● Exercise instructions
Below are some records. Reproduce them exactly from their first line through the line with "logic_synthesis,synthAdderAreaFrac,2.069,%", inclusive.

-=-=-

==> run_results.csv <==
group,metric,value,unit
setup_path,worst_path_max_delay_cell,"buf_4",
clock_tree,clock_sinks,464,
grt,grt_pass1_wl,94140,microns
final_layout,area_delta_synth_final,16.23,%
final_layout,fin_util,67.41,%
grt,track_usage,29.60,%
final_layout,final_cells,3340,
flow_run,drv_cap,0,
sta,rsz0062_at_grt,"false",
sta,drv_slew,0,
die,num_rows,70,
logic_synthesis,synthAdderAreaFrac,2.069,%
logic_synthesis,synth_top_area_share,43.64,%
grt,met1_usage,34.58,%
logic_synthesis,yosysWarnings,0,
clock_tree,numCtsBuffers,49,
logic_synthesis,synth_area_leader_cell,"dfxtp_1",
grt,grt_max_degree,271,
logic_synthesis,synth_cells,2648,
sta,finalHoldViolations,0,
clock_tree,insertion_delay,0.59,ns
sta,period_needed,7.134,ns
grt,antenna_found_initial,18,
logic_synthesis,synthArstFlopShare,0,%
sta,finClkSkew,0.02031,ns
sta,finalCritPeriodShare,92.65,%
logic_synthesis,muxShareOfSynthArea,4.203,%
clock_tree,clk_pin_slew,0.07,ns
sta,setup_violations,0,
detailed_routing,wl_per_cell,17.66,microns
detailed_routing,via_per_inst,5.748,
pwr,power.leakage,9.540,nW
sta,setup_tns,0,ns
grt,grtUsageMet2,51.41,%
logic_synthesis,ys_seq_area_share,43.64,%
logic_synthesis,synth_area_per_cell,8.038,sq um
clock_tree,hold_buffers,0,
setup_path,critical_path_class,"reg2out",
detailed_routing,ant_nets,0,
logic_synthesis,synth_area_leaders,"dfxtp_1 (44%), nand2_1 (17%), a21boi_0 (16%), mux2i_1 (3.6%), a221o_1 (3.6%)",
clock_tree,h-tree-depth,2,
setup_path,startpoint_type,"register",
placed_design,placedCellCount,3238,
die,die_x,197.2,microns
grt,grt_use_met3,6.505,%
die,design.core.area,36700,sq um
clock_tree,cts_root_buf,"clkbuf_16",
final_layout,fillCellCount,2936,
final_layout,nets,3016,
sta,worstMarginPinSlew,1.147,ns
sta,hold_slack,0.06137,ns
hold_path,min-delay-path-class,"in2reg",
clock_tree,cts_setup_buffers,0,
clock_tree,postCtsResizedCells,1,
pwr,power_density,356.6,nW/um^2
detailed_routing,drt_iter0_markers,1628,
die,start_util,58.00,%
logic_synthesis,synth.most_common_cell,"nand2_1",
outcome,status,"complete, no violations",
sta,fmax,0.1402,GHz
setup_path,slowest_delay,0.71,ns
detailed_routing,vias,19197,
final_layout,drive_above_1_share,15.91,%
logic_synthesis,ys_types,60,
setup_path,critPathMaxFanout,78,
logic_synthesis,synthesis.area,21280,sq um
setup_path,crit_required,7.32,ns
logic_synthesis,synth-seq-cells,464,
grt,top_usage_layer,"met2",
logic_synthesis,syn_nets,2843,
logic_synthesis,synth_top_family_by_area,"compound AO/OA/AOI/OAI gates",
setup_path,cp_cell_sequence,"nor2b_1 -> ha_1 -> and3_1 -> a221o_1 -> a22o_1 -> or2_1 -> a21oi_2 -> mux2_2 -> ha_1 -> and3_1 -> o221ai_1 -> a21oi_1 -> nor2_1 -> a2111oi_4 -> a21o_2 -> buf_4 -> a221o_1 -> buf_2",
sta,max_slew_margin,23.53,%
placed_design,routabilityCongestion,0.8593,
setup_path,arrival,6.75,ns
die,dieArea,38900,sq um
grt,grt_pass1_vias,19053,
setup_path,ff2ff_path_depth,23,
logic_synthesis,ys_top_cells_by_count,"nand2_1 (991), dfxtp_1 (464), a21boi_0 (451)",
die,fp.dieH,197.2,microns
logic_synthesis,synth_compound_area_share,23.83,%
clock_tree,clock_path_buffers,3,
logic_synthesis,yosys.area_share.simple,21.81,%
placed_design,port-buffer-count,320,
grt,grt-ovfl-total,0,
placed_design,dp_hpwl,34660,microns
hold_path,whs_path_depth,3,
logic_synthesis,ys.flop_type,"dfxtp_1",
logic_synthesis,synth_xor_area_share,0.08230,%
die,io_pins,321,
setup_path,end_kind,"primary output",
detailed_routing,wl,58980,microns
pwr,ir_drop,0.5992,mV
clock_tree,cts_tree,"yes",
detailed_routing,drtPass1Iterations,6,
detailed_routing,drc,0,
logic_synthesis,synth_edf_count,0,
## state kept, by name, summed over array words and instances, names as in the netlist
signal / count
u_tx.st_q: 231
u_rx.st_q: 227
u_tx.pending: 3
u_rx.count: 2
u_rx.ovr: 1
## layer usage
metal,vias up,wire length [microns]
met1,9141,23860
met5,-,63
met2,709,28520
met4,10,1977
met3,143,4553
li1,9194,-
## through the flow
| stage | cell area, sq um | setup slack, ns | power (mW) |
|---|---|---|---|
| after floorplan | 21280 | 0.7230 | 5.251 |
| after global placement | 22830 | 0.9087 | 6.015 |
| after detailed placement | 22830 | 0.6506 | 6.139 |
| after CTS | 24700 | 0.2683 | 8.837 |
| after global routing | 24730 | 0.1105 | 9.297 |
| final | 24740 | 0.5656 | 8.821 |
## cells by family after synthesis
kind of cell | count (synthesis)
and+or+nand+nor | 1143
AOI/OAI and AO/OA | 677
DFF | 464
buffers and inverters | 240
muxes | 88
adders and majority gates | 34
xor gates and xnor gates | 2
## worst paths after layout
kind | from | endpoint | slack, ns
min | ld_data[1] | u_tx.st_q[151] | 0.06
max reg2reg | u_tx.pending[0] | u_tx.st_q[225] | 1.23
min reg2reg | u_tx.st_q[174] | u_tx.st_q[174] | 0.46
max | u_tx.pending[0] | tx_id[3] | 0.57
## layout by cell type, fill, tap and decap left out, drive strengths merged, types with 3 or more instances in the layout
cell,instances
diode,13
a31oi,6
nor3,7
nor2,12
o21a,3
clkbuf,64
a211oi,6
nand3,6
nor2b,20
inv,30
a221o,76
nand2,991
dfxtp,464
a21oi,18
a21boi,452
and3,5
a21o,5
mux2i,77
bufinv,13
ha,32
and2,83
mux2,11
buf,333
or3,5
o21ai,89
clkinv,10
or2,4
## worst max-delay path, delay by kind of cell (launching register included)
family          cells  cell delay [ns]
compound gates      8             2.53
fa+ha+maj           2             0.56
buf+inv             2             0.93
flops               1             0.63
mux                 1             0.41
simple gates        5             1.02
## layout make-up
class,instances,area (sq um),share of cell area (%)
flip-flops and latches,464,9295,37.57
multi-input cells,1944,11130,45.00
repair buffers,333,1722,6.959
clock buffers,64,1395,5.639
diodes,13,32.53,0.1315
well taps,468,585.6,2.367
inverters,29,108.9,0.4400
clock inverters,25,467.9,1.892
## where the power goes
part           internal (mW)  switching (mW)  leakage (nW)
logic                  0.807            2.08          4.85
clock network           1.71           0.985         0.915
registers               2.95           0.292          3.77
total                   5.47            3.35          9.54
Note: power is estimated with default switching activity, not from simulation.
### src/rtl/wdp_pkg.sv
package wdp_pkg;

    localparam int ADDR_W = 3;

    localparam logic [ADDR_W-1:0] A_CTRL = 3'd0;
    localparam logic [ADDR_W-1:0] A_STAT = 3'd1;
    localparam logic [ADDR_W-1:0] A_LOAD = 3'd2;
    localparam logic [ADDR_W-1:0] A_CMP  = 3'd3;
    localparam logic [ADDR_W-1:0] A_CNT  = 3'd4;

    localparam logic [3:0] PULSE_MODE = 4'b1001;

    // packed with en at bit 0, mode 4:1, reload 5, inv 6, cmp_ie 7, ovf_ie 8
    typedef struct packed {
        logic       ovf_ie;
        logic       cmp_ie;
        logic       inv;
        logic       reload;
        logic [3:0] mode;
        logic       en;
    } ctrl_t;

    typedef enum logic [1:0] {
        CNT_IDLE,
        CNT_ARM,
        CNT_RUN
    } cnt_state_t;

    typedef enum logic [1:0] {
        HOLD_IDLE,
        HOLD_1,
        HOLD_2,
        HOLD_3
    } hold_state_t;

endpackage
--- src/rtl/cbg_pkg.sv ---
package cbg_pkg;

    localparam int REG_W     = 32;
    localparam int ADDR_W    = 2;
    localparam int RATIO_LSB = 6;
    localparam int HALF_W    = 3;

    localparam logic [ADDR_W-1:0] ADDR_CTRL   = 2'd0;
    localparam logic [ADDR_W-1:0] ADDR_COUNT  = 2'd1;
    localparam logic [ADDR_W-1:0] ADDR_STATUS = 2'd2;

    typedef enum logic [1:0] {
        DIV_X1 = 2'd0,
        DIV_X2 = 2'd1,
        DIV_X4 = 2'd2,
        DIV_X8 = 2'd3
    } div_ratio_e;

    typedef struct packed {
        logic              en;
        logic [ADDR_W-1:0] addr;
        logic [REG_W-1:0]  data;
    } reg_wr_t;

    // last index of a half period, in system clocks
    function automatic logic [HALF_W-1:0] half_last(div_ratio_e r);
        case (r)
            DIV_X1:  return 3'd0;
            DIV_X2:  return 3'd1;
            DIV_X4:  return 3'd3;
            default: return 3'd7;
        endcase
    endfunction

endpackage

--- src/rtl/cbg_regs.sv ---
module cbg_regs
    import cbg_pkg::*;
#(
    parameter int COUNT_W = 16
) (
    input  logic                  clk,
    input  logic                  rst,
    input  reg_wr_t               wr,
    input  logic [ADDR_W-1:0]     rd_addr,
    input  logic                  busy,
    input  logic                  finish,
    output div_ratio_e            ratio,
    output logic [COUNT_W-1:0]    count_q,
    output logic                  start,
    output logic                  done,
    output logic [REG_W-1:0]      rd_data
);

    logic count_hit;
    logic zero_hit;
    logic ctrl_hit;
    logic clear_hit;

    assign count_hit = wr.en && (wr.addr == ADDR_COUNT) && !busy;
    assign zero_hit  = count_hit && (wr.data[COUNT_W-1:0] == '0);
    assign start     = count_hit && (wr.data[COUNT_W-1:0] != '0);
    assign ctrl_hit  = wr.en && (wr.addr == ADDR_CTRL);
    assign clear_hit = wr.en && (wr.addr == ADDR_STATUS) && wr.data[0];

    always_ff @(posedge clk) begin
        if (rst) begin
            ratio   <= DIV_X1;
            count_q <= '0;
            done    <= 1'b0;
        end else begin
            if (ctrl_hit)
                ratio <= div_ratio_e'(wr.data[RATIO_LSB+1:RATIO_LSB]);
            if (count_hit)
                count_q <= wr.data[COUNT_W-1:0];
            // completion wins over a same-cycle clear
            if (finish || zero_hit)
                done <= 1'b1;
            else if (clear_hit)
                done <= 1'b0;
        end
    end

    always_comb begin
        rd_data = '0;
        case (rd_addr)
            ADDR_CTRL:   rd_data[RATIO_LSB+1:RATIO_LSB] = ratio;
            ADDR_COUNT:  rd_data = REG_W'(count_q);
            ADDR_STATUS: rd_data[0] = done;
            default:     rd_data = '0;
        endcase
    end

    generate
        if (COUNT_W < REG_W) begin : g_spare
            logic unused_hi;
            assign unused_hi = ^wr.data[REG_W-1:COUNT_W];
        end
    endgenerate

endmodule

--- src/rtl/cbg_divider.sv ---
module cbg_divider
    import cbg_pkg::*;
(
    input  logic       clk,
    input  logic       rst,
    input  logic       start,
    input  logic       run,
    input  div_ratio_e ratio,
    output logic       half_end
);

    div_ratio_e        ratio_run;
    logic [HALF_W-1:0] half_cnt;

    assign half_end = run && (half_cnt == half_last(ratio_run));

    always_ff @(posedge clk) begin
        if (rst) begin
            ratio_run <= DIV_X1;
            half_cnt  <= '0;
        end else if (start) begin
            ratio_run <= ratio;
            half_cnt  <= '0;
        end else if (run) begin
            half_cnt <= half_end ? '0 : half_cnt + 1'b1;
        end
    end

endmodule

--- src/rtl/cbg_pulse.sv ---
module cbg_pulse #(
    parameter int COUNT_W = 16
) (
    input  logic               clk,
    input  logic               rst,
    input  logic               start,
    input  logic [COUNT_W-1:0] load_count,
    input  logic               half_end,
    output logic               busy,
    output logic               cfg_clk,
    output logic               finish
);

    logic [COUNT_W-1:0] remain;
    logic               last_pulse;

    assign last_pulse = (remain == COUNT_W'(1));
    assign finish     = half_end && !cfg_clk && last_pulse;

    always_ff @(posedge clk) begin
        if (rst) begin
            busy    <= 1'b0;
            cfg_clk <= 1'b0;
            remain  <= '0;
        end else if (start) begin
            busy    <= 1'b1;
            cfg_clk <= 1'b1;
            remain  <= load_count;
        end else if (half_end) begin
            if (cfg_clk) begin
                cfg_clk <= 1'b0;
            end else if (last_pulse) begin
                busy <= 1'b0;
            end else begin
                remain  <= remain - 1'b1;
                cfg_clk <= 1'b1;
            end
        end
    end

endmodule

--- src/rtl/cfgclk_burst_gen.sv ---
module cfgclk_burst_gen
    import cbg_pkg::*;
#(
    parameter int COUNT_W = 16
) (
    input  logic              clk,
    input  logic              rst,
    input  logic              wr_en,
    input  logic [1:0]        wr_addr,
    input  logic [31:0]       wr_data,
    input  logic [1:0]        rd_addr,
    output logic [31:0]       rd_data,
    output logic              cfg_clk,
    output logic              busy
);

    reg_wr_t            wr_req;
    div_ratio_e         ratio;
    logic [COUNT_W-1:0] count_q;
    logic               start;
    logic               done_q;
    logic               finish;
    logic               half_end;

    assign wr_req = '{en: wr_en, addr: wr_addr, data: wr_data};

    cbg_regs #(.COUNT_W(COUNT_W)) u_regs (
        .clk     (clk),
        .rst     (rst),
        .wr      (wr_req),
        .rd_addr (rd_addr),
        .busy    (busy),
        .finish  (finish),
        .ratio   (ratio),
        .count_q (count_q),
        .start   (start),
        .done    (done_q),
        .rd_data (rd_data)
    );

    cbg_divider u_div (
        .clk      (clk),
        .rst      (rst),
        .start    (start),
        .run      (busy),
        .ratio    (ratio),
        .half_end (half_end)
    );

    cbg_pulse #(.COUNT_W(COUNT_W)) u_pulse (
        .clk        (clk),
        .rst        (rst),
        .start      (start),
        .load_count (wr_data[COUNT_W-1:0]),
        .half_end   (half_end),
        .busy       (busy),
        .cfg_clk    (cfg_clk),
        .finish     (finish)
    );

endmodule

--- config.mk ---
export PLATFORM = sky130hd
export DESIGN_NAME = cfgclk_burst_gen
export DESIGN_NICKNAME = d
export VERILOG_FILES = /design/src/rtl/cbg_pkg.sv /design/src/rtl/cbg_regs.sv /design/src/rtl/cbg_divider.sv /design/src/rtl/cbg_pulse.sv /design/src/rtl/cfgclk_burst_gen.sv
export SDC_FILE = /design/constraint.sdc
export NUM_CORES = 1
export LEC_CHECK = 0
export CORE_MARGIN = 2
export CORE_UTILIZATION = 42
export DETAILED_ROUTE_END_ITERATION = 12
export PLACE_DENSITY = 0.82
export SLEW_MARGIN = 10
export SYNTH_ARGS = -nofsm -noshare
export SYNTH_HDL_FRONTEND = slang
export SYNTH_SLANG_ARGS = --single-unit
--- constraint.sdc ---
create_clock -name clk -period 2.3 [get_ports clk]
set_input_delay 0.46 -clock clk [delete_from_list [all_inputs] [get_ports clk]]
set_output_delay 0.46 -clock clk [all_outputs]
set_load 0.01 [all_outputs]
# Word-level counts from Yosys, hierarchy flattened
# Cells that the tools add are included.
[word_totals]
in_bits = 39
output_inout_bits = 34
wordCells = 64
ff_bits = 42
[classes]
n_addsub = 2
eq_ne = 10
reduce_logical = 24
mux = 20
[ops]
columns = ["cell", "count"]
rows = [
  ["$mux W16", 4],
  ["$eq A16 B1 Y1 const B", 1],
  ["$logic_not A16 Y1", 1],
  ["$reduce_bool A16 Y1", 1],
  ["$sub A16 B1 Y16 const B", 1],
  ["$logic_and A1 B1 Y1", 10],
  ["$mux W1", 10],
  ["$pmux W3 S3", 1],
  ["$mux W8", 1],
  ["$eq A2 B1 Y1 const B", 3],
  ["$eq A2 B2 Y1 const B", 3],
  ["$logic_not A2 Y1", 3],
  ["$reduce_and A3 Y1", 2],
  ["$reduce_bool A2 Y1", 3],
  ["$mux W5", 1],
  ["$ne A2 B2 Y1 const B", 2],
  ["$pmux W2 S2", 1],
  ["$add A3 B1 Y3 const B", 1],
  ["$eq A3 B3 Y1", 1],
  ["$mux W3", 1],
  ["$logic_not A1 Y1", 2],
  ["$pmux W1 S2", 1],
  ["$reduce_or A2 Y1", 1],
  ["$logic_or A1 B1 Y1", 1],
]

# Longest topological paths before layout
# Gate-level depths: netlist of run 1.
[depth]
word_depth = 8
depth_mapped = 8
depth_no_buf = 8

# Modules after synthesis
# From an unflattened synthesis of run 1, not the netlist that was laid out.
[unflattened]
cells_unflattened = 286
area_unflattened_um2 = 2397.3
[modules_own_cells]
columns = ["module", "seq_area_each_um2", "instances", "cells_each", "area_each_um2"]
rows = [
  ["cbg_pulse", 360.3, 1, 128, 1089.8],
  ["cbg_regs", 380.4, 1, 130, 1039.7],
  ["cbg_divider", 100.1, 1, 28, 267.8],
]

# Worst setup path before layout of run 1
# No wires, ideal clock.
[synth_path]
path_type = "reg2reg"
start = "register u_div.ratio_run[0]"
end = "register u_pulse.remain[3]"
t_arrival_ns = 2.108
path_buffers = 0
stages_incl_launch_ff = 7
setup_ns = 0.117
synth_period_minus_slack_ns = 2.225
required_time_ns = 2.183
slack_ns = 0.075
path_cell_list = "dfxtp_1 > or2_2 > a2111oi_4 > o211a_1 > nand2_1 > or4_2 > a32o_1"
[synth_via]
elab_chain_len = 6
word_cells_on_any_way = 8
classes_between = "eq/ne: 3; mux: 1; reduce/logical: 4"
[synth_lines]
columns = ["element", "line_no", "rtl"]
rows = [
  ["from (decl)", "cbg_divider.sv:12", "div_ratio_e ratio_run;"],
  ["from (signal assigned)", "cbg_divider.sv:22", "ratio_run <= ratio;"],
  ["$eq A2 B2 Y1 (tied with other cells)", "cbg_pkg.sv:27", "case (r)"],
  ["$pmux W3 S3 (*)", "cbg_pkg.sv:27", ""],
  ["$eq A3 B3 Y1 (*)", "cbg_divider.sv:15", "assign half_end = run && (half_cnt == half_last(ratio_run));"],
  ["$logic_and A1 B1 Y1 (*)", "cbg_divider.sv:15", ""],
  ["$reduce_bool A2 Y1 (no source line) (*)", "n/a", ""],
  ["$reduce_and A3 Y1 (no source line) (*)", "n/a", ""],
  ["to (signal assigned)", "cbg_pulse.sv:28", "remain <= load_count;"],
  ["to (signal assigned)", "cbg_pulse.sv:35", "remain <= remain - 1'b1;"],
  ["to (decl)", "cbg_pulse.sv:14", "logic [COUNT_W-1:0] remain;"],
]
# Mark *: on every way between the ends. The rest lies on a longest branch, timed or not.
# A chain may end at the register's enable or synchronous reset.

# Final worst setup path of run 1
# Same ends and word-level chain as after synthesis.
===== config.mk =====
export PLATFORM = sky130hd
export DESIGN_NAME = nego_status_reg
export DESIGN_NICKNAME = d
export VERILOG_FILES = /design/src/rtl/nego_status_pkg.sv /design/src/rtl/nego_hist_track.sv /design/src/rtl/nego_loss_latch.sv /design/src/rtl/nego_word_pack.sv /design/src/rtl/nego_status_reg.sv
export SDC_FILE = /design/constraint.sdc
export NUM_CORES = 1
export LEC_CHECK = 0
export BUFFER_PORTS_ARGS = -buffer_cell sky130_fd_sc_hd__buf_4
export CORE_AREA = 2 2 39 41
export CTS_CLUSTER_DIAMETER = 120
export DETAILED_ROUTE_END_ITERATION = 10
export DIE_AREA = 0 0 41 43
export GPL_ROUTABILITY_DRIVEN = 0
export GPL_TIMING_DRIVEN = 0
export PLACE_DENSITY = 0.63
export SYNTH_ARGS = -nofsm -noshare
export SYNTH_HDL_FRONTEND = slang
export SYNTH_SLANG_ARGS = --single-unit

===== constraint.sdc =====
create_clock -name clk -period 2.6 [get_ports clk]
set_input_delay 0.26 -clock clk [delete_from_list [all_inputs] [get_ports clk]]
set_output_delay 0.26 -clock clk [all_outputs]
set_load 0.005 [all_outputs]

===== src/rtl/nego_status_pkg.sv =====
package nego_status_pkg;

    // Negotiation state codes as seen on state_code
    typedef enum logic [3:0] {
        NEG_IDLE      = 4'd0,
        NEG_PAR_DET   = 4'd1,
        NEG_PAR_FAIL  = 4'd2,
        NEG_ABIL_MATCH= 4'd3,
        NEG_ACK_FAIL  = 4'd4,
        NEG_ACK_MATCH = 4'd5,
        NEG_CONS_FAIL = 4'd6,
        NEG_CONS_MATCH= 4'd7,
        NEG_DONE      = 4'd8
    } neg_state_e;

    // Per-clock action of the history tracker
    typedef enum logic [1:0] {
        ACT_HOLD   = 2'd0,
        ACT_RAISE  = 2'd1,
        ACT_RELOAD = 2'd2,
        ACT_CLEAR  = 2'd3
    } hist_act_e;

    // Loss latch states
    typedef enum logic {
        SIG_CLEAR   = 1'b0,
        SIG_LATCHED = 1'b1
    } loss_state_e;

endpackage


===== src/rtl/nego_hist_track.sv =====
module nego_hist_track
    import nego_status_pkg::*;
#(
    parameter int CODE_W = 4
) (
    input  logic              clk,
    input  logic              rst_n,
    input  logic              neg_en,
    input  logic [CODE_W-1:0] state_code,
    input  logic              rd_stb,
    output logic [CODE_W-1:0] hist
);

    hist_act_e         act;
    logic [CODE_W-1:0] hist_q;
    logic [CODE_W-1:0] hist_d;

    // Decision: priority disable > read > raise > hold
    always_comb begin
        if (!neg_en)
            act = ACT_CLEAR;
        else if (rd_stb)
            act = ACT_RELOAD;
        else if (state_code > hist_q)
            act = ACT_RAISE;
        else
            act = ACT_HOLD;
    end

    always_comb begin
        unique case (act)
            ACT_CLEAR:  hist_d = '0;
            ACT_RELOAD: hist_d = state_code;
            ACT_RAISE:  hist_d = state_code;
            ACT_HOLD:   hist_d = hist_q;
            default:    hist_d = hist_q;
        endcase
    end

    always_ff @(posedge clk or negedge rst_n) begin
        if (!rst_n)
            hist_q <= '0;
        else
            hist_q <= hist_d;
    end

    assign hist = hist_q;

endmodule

-=-=-

● Result below
==> run_results.csv <==
group,metric,value,unit
setup_path,worst_path_max_delay_cell,"buf_4",
clock_tree,clock_sinks,464,
grt,grt_pass1_wl,94140,microns
final_layout,area_delta_synth_final,16.23,%
final_layout,fin_util,67.41,%
grt,track_usage,29.60,%
final_layout,final_cells,3340,
flow_run,drv_cap,0,
sta,rsz0062_at_grt,"false",
sta,drv_slew,0,
die,num_rows,70,
logic_synthesis,synthAdderAreaFrac,2.069,%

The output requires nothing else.